A festival is a celebration; it is an opportunity to express the glad tiding that I still live and can still do whatever it is that I do.”
- dancer, Art Honeyman 1940-2008
Fifth Disability Pride Art and Culture Festival coming Spring 2012.
Check back for details!
The fourth Disability Pride Art and Culture festival, featuring disability activist Eli Clare, writing workshops and performances by dancers from across the metro area, will be held April 22-24 at the new Zoomtopia performance space in Southeast Portland.
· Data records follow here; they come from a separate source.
### config.mk
export PLATFORM = sky130hd
export DESIGN_NAME = bit_skip_unit
export DESIGN_NICKNAME = d
export VERILOG_FILES = /design/src/core/bit_skip_pkg.sv /design/src/core/bit_skip_unit.sv
export VERILOG_INCLUDE_DIRS = /design/src /design/src/core
export SDC_FILE = /design/constraint.sdc
export NUM_CORES = 1
export LEC_CHECK = 0
export BUFFER_PORTS_ARGS = -buffer_cell sky130_fd_sc_hd__buf_2
export CAP_MARGIN = 10
export CORE_MARGIN = 5
export CORE_UTILIZATION = 50
export CTS_BUF_LIST = sky130_fd_sc_hd__clkbuf_4 sky130_fd_sc_hd__clkbuf_8
export CTS_CLUSTER_DIAMETER = 200
export CTS_CLUSTER_SIZE = 14
export DETAILED_ROUTE_END_ITERATION = 7
export GPL_TIMING_DRIVEN = 0
export PLACE_DENSITY = 0.7
export SYNTH_ARGS = -nofsm -noshare
export SYNTH_HDL_FRONTEND = slang
export SYNTH_SLANG_ARGS = --single-unit
### constraint.sdc
create_clock -name clk_i -period 3.32 [get_ports clk_i]
set_clock_uncertainty 0.05 [all_clocks]
set_input_delay 0.332 -clock clk_i [delete_from_list [all_inputs] [get_ports clk_i]]
set_output_delay 0.332 -clock clk_i [all_outputs]
set_load 0.05 [all_outputs]
### src/core/bit_skip_map.svh
// Purpose: Offsets, field positions and reset values of the bit and skip unit
// Assumes: Included by its bare name
// Notes:   Definitions only
`ifndef BIT_SKIP_MAP_SVH
`define BIT_SKIP_MAP_SVH
// IO space: flag register, port A data latch, port A direction
`define IO_FLAGS     2'h0
`define IO_PORTA     2'h1
`define IO_PORTA_DIR 2'h2
// Flag register bit positions
`define FLAG_Z       0
`define FLAG_C       1
`define FLAG_AC      2
`define FLAG_OV      3
`define FLAGS_RST    4'h0
`define BYTE_RST     8'h00
`define BYTE_ONE     8'h01
`define NIB_CARRY    4
`define BYTE_CARRY   8
`define BYTE_MSB     7
`endif

### src/core/bit_skip_pkg.sv
// Purpose: Types shared by the bit and skip unit and its bench
// Assumes: Nothing
// Notes:   Operation codes carry no fixed encoding
package bit_skip_pkg;
  typedef logic [7:0] byte_t;
  typedef enum logic [4:0] {
    OP_NOP,
    OP_LOAD_ACC,
    OP_STORE_MEM,
    OP_CLEAR_BIT_IO,
    OP_RAISE_BIT_IO,
    OP_SWAP_CARRY_IO,
    OP_CLEAR_BIT_MEM,
    OP_RAISE_BIT_MEM,
    OP_CEQ_IMM,
    OP_CEQ_MEM,
    OP_CNE_IMM,
    OP_CNE_MEM,
    OP_SKIP_IF_BIT_LOW_IO,
    OP_SKIP_IF_BIT_HIGH_IO,
    OP_SKIP_IF_BIT_LOW_MEM,
    OP_SKIP_IF_BIT_HIGH_MEM,
    OP_INC_ACC,
    OP_DEC_ACC,
    OP_INC_MEM,
    OP_DEC_MEM
  } op_e;
endpackage

### src/core/bit_skip_unit.sv
// Purpose: Bit set/clear/swap and conditional skip execution for an 8-bit core
// Assumes: One instruction offered per cycle on op_valid_i, single clock
// Notes:   Each instruction executes in the cycle it is taken
`timescale 1ns/10ps
`include "bit_skip_map.svh"

// Overview of operation
// - Clear-bit on IO zeroes bit n only; flags unchanged unless the flag register is the target.
// - Raise-bit on IO sets bit n only; flags unchanged unless the flag register is the target.
// - Carry exchange swaps a port A or direction bit with carry; on the flag register it only loads bit n into carry.
// - Output pin: carry exchange drives old carry onto the port bit.
// - Input pin: carry exchange loads sampled pin level into carry.
// - Direction bit 1 makes the pin an output, 0 an input.
// - Carry sits at bit 1 of the flag register, writable directly.
// - Clear-bit on memory zeroes bit n; flags unchanged.
// - Raise-bit on memory sets bit n; flags unchanged.
// - Compare-equal skips next instruction when accumulator equals operand.
// - Compare-skips set all four flags as accumulator minus operand.
// - Compare-unequal skips next instruction when accumulator differs.
// - Test-low skips when the IO or memory bit is 0; no flags.
// - Test-high skips when the IO or memory bit is 1; no flags.
// - Increment accumulator, set all flags, skip on zero result.
// - Decrement accumulator, set all flags, skip on zero result.
// - Increment memory byte, write back, set flags, skip on zero.
// - Decrement memory byte, write back, set flags, skip on zero.
module bit_skip_unit #(
  parameter int MEM_DEPTH = 16,
  parameter int MEM_AW    = 4
) (
  // Clock and reset
  input  wire logic                  clk_i,
  input  wire logic                  arst_n_i,
  // Instruction
  input  wire logic                  op_valid_i,
  input  wire bit_skip_pkg::op_e     op_i,
  input  wire logic [2:0]            bit_sel_i,
  input  wire logic [1:0]            io_addr_i,
  input  wire logic [MEM_AW-1:0]     mem_addr_i,
  input  wire bit_skip_pkg::byte_t   imm_i,
  // Port A pins
  input  wire bit_skip_pkg::byte_t   port_a_pin_i,
  output logic [7:0]                 port_a_data_o,
  output logic [7:0]                 port_a_oe_n_o,
  // Core state
  output logic [7:0]                 working_register_o,
  output logic [3:0]                 flags_o,
  input  wire logic [MEM_AW-1:0]     peek_addr_i,
  output logic [7:0]                 peek_data_o,
  // Skip status
  output logic                       skip_pending_o,
  output logic                       discard_o
);
  import bit_skip_pkg::*;

  // ****************************************************************
  // State
  // ****************************************************************
  byte_t      working_register;
  logic [3:0] flags;
  byte_t      port_a_data;
  byte_t      port_a_dir;
  byte_t      pin_meta;
  byte_t      pin_sync;
  byte_t      mem [MEM_DEPTH];
  logic       skip_pending;

  // ****************************************************************
  // Helpers
  // ****************************************************************
  // Returns {flags, result} for a+b or a-b; carry is borrow on subtract
  function automatic logic [11:0] arith(input byte_t a, input byte_t b, input logic sub);
    logic [8:0] full;
    logic [4:0] low;
    logic [3:0] f;
    full = sub ? ({1'b0, a} - {1'b0, b}) : ({1'b0, a} + {1'b0, b});
    low  = sub ? ({1'b0, a[3:0]} - {1'b0, b[3:0]}) : ({1'b0, a[3:0]} + {1'b0, b[3:0]});
    f[`FLAG_Z]  = (full[7:0] == `BYTE_RST);
    f[`FLAG_C]  = full[`BYTE_CARRY];
    f[`FLAG_AC] = low[`NIB_CARRY];
    f[`FLAG_OV] = ((a[`BYTE_MSB] ^ b[`BYTE_MSB]) == sub) &&
                  (full[`BYTE_MSB] != a[`BYTE_MSB]);
    return {f, full[7:0]};
  endfunction

  // Input pins read the synchronised level, output pins the latch
  function automatic byte_t io_read(input logic [1:0] addr, input logic [3:0] fl,
                                    input byte_t dat, input byte_t dir, input byte_t pin);
    case (addr)
      `IO_FLAGS:     io_read = {4'h0, fl};
      `IO_PORTA:     io_read = (dat & dir) | (pin & ~dir);
      `IO_PORTA_DIR: io_read = dir;
      default:       io_read = `BYTE_RST;
    endcase
  endfunction

  // ****************************************************************
  // Decode
  // ****************************************************************
  logic        exec;
  byte_t       io_val;
  byte_t       mem_val;
  byte_t       cmp_op;
  logic [11:0] cmp_res;
  logic [11:0] step_res;
  logic        is_cmp;
  logic        is_step;
  logic        step_mem;
  logic        next_skip;

  assign exec    = op_valid_i && !skip_pending;
  assign io_val  = io_read(io_addr_i, flags, port_a_data, port_a_dir, pin_sync);
  assign mem_val = mem[mem_addr_i];

  always_comb
  begin
    is_cmp   = 1'b0;
    is_step  = 1'b0;
    step_mem = 1'b0;
    cmp_op   = imm_i;
    case (op_i)
      OP_CEQ_IMM, OP_CNE_IMM: is_cmp = 1'b1;
      OP_CEQ_MEM, OP_CNE_MEM:
      begin
        is_cmp = 1'b1;
        cmp_op = mem_val;
      end
      OP_INC_ACC, OP_DEC_ACC: is_step = 1'b1;
      OP_INC_MEM, OP_DEC_MEM:
      begin
        is_step  = 1'b1;
        step_mem = 1'b1;
      end
      default: is_cmp = 1'b0;
    endcase
  end

  // Compare is a subtraction whose result is dropped
  assign cmp_res  = arith(working_register, cmp_op, 1'b1);
  assign step_res = arith(step_mem ? mem_val : working_register, `BYTE_ONE,
                          (op_i == OP_DEC_ACC) || (op_i == OP_DEC_MEM));

  always_comb
  begin
    case (op_i)
      OP_CEQ_IMM, OP_CEQ_MEM: next_skip = (working_register == cmp_op);
      OP_CNE_IMM, OP_CNE_MEM: next_skip = (working_register != cmp_op);
      OP_SKIP_IF_BIT_LOW_IO:   next_skip = !io_val[bit_sel_i];
      OP_SKIP_IF_BIT_HIGH_IO:  next_skip = io_val[bit_sel_i];
      OP_SKIP_IF_BIT_LOW_MEM:  next_skip = !mem_val[bit_sel_i];
      OP_SKIP_IF_BIT_HIGH_MEM: next_skip = mem_val[bit_sel_i];
      OP_INC_ACC, OP_DEC_ACC, OP_INC_MEM, OP_DEC_MEM:
        next_skip = (step_res[7:0] == `BYTE_RST);
      default: next_skip = 1'b0;
    endcase
  end

  // ****************************************************************
  // Pin synchroniser
  // ****************************************************************
  always_ff @(posedge clk_i or negedge arst_n_i)
    if (!arst_n_i)
    begin
      pin_meta <= `BYTE_RST;
      pin_sync <= `BYTE_RST;
    end
    else
    begin
      pin_meta <= port_a_pin_i;
      pin_sync <= pin_meta;
    end

  // ****************************************************************
  // Skip tracking
  // ****************************************************************
  // The next offered instruction after a skip is consumed and dropped
  always_ff @(posedge clk_i or negedge arst_n_i)
    if (!arst_n_i)
    begin
      skip_pending <= 1'b0;
      discard_o    <= 1'b0;
    end
    else
    begin
      discard_o <= op_valid_i && skip_pending;
      if (exec)
        skip_pending <= next_skip;
      else if (op_valid_i)
        skip_pending <= 1'b0;
    end

  // ****************************************************************
  // Working register
  // ****************************************************************
  always_ff @(posedge clk_i or negedge arst_n_i)
    if (!arst_n_i)
      working_register <= `BYTE_RST;
    else if (exec && op_i == OP_LOAD_ACC)
      working_register <= imm_i;
    else if (exec && is_step && !step_mem)
      working_register <= step_res[7:0];

  // ****************************************************************
  // Flag register
  // ****************************************************************
  always_ff @(posedge clk_i or negedge arst_n_i)
    if (!arst_n_i)
      flags <= `FLAGS_RST;
    else if (exec)
    begin
      if (is_cmp)
        flags <= cmp_res[11:8];
      else if (is_step)
        flags <= step_res[11:8];
      else if (op_i == OP_SWAP_CARRY_IO)
        flags[`FLAG_C] <= io_val[bit_sel_i];
      else if (io_addr_i == `IO_FLAGS && op_i == OP_CLEAR_BIT_IO && bit_sel_i <= 3'h3)
        flags[bit_sel_i[1:0]] <= 1'b0;
      else if (io_addr_i == `IO_FLAGS && op_i == OP_RAISE_BIT_IO && bit_sel_i <= 3'h3)
        flags[bit_sel_i[1:0]] <= 1'b1;
    end

  // ****************************************************************
  // Port A latch and direction
  // ****************************************************************
  // Swap writes the latch even on an input pin so that a later
  // direction change drives the value last exchanged
  always_ff @(posedge clk_i or negedge arst_n_i)
    if (!arst_n_i)
      port_a_data <= `BYTE_RST;
    else if (exec && io_addr_i == `IO_PORTA)
    begin
      if (op_i == OP_CLEAR_BIT_IO)
        port_a_data[bit_sel_i] <= 1'b0;
      else if (op_i == OP_RAISE_BIT_IO)
        port_a_data[bit_sel_i] <= 1'b1;
      else if (op_i == OP_SWAP_CARRY_IO)
        port_a_data[bit_sel_i] <= flags[`FLAG_C];
    end

  always_ff @(posedge clk_i or negedge arst_n_i)
    if (!arst_n_i)
      port_a_dir <= `BYTE_RST;
    else if (exec && io_addr_i == `IO_PORTA_DIR)
    begin
      if (op_i == OP_CLEAR_BIT_IO)
        port_a_dir[bit_sel_i] <= 1'b0;
      else if (op_i == OP_RAISE_BIT_IO)
        port_a_dir[bit_sel_i] <= 1'b1;
      else if (op_i == OP_SWAP_CARRY_IO)
        port_a_dir[bit_sel_i] <= flags[`FLAG_C];
    end

  // ****************************************************************
  // Data memory
  // ****************************************************************
  always_ff @(posedge clk_i or negedge arst_n_i)
    if (!arst_n_i)
    begin
      for (int i = 0; i < MEM_DEPTH; i++)
        mem[i] <= `BYTE_RST;
    end
    else if (exec)
    begin
      case (op_i)
        OP_STORE_MEM:     mem[mem_addr_i] <= working_register;
        OP_CLEAR_BIT_MEM: mem[mem_addr_i][bit_sel_i] <= 1'b0;
        OP_RAISE_BIT_MEM: mem[mem_addr_i][bit_sel_i] <= 1'b1;
        OP_INC_MEM, OP_DEC_MEM: mem[mem_addr_i] <= step_res[7:0];
        default: ;
      endcase
    end

  always_ff @(posedge clk_i or negedge arst_n_i)
    if (!arst_n_i)
      peek_data_o <= `BYTE_RST;
    else
      peek_data_o <= mem[peek_addr_i];

  // ****************************************************************
  // Outputs
  // ****************************************************************
  assign working_register_o = working_register;
  assign flags_o            = flags;
  assign port_a_data_o      = port_a_data;
  assign port_a_oe_n_o      = ~port_a_dir;
  assign skip_pending_o     = skip_pending;
endmodule

==> After elaboration in Yosys (flattened, before gate mapping) <==
Cells that the tools add are included.
{ "totals": {"ff_bits": 182, "input_bits": 37, "elab_cells": 175} }
{ "classes": {"add_sub_neg": 6, "n_lt_le_gt_ge": 8, "eq_ne": 27, "mux": 49, "bitwise_logic": 18, "reduce_logical": 41} }
{ "ops": {"columns": ["op", "count"], "rows": [
  ["$pmux W128 S4", 1],
  ["$bwmux W128", 2],
  ["$and A128 B128 Y128", 1],
  ["$mux W8", 16],
  ["$not A128 Y128", 1],
  ["$or A128 B128 Y128", 1],
  ["$bmux W8 S4", 2],
  ["$demux W8 S4", 2],
  ["$eq A5 B4 Y1 const B", 8],
  ["$and A8 B8 Y8", 4],
  ["$or A8 B8 Y8", 3],
  ["$pmux W8 S3", 1],
  ["$eq A5 B3 Y1 const B", 4],
  ["$eq A5 B5 Y1 const B", 4],
  ["$bwmux W8", 2],
  ["$logic_and A1 B1 Y1", 16],
  ["$logic_not A8 Y1", 2],
  ["$mux W4", 4],
  ["$not A8 Y8", 2],
  ["$mux W1", 11],
  ["$eq A5 B2 Y1 const B", 2],
  ["$ge A5 B5 Y1 const B", 2],
  ["$not A4 Y5", 2],
  ["$add A8 B1 Y9 const B", 1],
  ["other kinds (41)", 55]
]} }

==> Depth between registers and ports, before layout <==
Gate-level depths: netlist of the first run.
{ "depth": {"depth_word": 11, "mapped_depth": 18, "mapped_depth_nobuf": 15} }

==> Worst setup path after synthesis of the first run <==
OpenSTA, ideal clock, no wires.
{ "synth_timing": {"path_kind": "input -> register", "startpoint": "input port op_i[3]", "endpoint": "register mem[118] (netlist name)", "setup_time_ns": 0.083, "arrival_ns": 3.542, "setup_slack_ns": -0.355, "stages": 15, "n_path_buf": 4, "cell_sequence": "nor3b_4 and2_1 buf_2 clkbuf_1 clkbuf_1 mux2i_1 fa_1 nor2b_1 o31a_1 o31a_1 nor3_1 a22o_1 clkbuf_1 a21oi_1 o21ai_0"} }
{ "synth_between": {"elab_chain_len": 8} }
{ "synth_rtl": {"columns": ["item", "line_no", "text"], "rows": [
  ["start, declared", "bit_skip_unit.sv:35", "input wire bit_skip_pkg::op_e op_i,"],
  ["$eq A5 B5 Y1 (on tied branches)", "bit_skip_unit.sv:120, bit_skip_unit.sv:140, bit_skip_unit.sv:264", null],
  ["$reduce_or A2 Y1", "bit_skip_unit.sv:120, bit_skip_unit.sv:264", null],
  ["$mux W1", "bit_skip_unit.sv:120", "case (op_i)"],
  ["$mux W8", "bit_skip_unit.sv:139", "assign step_res = arith(step_mem ? mem_val : working_register, `BYTE_ONE,"],
  ["$add A8 B1 Y9 / $sub A8 B1 Y9 (equally long branches)", "bit_skip_unit.sv:75", "full = sub ? ({1'b0, a} - {1'b0, b}) : ({1'b0, a} + {1'b0, b});"],
  ["$mux W9", "bit_skip_unit.sv:75", null],
  ["$bwmux W128", "bit_skip_unit.sv:268", "OP_INC_MEM, OP_DEC_MEM: mem[mem_addr_i] <= step_res[7:0];"],
  ["$pmux W128 S4", "bit_skip_unit.sv:264", "case (op_i)"],
  ["end signal, assigned by index", "bit_skip_unit.sv:260", "mem[i] <= `BYTE_RST;"],
  ["end signal, assigned by index", "bit_skip_unit.sv:265", "OP_STORE_MEM: mem[mem_addr_i] <= working_register;"],
  ["end signal, assigned by index", "bit_skip_unit.sv:268", null],
  ["end, declared", "bit_skip_unit.sv:64", "byte_t mem [MEM_DEPTH];"]
]} }
Several ways; a longest one is shown, not always the timed one.
A chain may end at the register's enable or synchronous reset.

==> Worst setup path in the final report of the first run <==
{ "layout_timing": {"startpoint": "register mem[91] (netlist name)", "endpoint": "register mem[127] (netlist name)"} }
{ "layout_between": {"elab_chain_len": 8} }
{ "layout_rtl": {"columns": ["item", "line_no", "text"], "rows": [
  ["$bmux W8 S4 (*)", "bit_skip_unit.sv:112", "assign mem_val = mem[mem_addr_i];"],
  ["$mux W8 (not written as such) (*) (2 in a row)", "bit_skip_unit.sv:112", null],
  ["$mux W8 (*)", "bit_skip_unit.sv:139", null],
  ["$add A8 B1 Y9 / $sub A8 B1 Y9 (equally long branches)", "bit_skip_unit.sv:75", null],
  ["$mux W9 (*)", "bit_skip_unit.sv:75", null],
  ["$bwmux W128 (*)", "bit_skip_unit.sv:268", null],
  ["$pmux W128 S4 (*)", "bit_skip_unit.sv:264", null]
]} }
Every way passes the cells marked *; elsewhere a longest branch is shown, timed or not. The select of a mux whose other input is x is not followed.

==> impl_metrics.json, run 1 <==
{
  "ff2ff_setup_slack_ps": -240,
  "worstMarginPinSlew_ps": 1220,
  "drtIter0Drc": 1717,
  "crit_fanout": 7,
  "final_nets": 1548,
  "cap_violations": 0,
  "syn_area_um2": 12400,
  "setup_ws_ps": -240,
  "worstPathCellList": "mux4_2 > mux2_4 > o21ai_4 > o21ai_2 > ha_1 > nand2_1 > or4_4 > a31oi_4 > xor2_2 > nand3_4 > buf_8 > o21ai_2",
  "yosysTopAreaCell": "dfrtp_1",
  "clock_sinks": 182,
  "hold_path_depth": 2,
  "postLayoutCoreUtil_pct": 61.0,
  "slew_headroom_pct": 18.6,
  "cts_max_level": 4,
  "grt_pass1_wl_mm": 68.3,
  "dieArea_um2": 28100,
  "drc": 0,
  "yosysTopAreaCellShare_pct": 36.7,
  "initial_core_util_pct": 50.9,
  "power_density_nw_per_um2": 474,
  "fin_setup_tns_ps": -6890,
  "grt_pass1_vias": 11799,
  "overflow": 0,
  "cp-start-kind": "flop",
  "syn_area_per_cell_um2": 9.17,
  "row_count": 57,
  "cts_buffers": 17,
  "die_w_um": 168,
  "slowest_stage": "mux4_2",
  "fin_crit_ps": 3560,
  "grt_max_degree": 118,
  "criticalPathCategory": "flop to flop",
  "port_buffers": 66,
  "hold_violations": 0,
  "drtAntennaViolNets": 0,
  "clock.fmax_mhz": 281,
  "die_h_um": 168,
  "rsz0062_at_grt": "yes",
  "worst_ep_arrival_time_ps": 3940,
  "diodes": 0,
  "leakage_nw": 6.04,
  "required_ps": 3700,
  "synth_edf_count": 0,
  "cts_tree": "built",
  "core_um2": 24400,
  "ys_seq_area_share_pct": 36.7,
  "cp_slowest_stage_delay_ps": 460,
  "hpwl_mm": 32.3,
  "synth_flop_cell": "dfrtp_1",
  "failed_checks": "negative setup slack",
  "area_delta_synth_final_pct": 20.0,
  "synth_area_leaders": "dfrtp_1 37%, mux4_2 10%, o21ai_0 8.8%",
  "dr.pass1.iters": 6,
  "track_usage_pct": 31.0,
  "antenna_found_initial": 0,
  "critPathMostFrequentCell": "o21ai_2",
  "clkSlewWorstSetupHoldPaths_ps": 130,
  "yosysUniqueCellTypes": 64,
  "holdWs_ps": 1.38,
  "drt_wl_total_mm": 46.0,
  "io_pins": 75,
  "status": "finished with violations",
  "synthArstFlopShare_pct": 100,
  "ys_ff_latch": 182,
  "slew_viol_final": 0,
  "place.gp.congestion": 1.02,
  "wl_per_cell_um": 25.1,
  "max-vdd-ir-drop_uv": 358,
  "insertion_delay_ps": 520,
  "yosysWarnings": 0,
  "cts_root_buf": "clkbuf_8",
  "layout-drive-gt1-share_pct": 25.4,
  "dr_total_vias": 12511,
  "fin_crit_sh_pct": 107,
  "hold_class": "input port to flop",
  "setup-violations-final": 49,
  "reg2regPathDepth": 12,
  "vias_per_cell": 6.84,
  "clock_path_buffers": 2,
  "cp-end-kind": "flop",
  "syn-num-nets": 1408,
  "syn_inst": 1353
}
## final timing paths
path,startpoint,to
min in group asynchronous,arst_n_i,skip_pending_o
hold / removal,op_valid_i,skip_pending_o
setup reg to reg,mem[91],mem[127]
max in group asynchronous,arst_n_i,mem[122]
setup / recovery,mem[91],mem[127]
hold reg to reg,pin_meta[3],pin_sync[3]
## worst max-delay path, delay by kind of cell, from the launching register on
kind	cells	cell delay, ps
xor gates and xnor gates	1	230
adders and majority gates	1	410
and+or+nand+nor	3	750
AOI/OAI and AO/OA	4	620
DFF	1	420
buffers and inverters	1	200
muxes	2	770
## layout make-up
type	instances	area [um2]
flip-flops and latches	182	4560
inverters	21	78.8
well taps	324	405
multi-input cells	1040	7920
plain buffers	107	564
clock buffers	17	234
fillers	2102	9500
clock inverters	15	216
repair buffers	124	918
## cells in the mapped netlist, types with 7 or more instances
cell      count
a21oi_1     135
ha_1         16
mux2_2       26
xnor2_1      10
a211oi_1     12
a221oi_1     20
nor3_1       15
nor2_1       88
a22oi_1      27
buf_2        10
dfrtp_1     182
o21ai_0     219
mux4_1        9
a22o_1       18
clkbuf_1     84
nand2b_1     14
mux4_2       56
nor2b_1      15
o22ai_1      38
inv_1        21
nand3_1      41
mux2i_1      53
and2_1        7
nand2_1     140
buf_1        11
## metal layers
layer	share of wire, %	track usage [%]	vias to the layer above
met3	11	8.32	195
met2	45	47.9	838
met5	0	0	-
met4	5.3	12.4	0
li1	-	-	5362
met1	38	41.8	6116
## report_power, final
group	switching, mW	internal [mW]
sequential	0.268	2.42
clock	1.13	0.614
combinational	1.60	1.03
## kinds of logic after synthesis
family	after synthesis	synth area share, %
fa+ha+maj	18	1.94
compound gates	517	24.6
buf+inv	132	4.47
flops	182	36.7
mux	144	18.7
simple gates	345	12.6
xor+xnor	15	1.06
## layout by cell type (no fill, tap or decap), drive strengths merged, types with 3 or more instances in the layout
cell type,count
a211o,4
a211oi,12
a21o,5
a21oi,135
a221o,3
a221oi,20
a22o,18
a22oi,27
a31oi,3
a41oi,5
and2,7
and3,6
buf,141
clkbuf,98
clkinv,7
dfrtp,182
dlygate4sd3,9
ha,16
inv,29
mux2,26
mux2i,53
mux4,65
nand2,140
nand2b,14
nand3,41
nand4,4
nor2,88
nor2b,15
nor3,16
nor4,3
o21a,6
o21ai,222
o22ai,38
o2bb2ai,5
o31ai,3
or3,3
xnor2,10
xor2,5
## state kept, by name, summed over array words and instances, names as in the netlist, named ones only
| signal | cells |
|---|---|
| port_a_data_o | 8 |
| discard_o | 1 |
| working_register_o | 8 |
| pin_sync | 8 |
| pin_meta | 8 |
| port_a_dir | 8 |
| skip_pending_o | 1 |
| mem | 128 |
| peek_data_o | 8 |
“Bone Translations,” sponsored by the Regional Art and Culture Council and the Oregon Arts Commission, will explore “our core stories, what lies in our bones – our histories, our identities and, when we share these stories, how are they experienced,” said Kathy Coleman, the festival’s artistic director.
Clare, author of “The Marrow’s Telling,” a collection of poetry and prose, brings a poet’s passion for language and an activist’s passion for social justice to his work. In “Exile and Pride,” a collection of essays on disability, queerness and liberation, Clare ridicules society’s fascination with the “supercrip,” such as a blind man who hikes the Appalachian Trail from end to end.
Coleman was among three artists who created the Disability Art and Culture Project in 2005 when they couldn’t find enough places to perform. Physical access was one barrier. Another was the idea that people with disabilities could be artists outside of therapy or social programs – getting together in a setting “truly about art and cultivating artists,” she said.
In addition to dancers from across the metro area, performers also include a group of teens and young adults with disabilities. Participants in the writing workshops will be able to perform their work.
Clare, who lives in Vermont, will help people write their own stories at workshops on April 22 and April 23 at Zoomtopia, 810 S.E. Belmont St. Clare also will give a lecture on April 22 at a location to be determined. The Bone Translation performance will be 7 to 9 p.m. April 24 at Zoomtopia.
The Disability Art and Culture Project’s mission is to further the artistic expression of people with hidden and visible disabilities.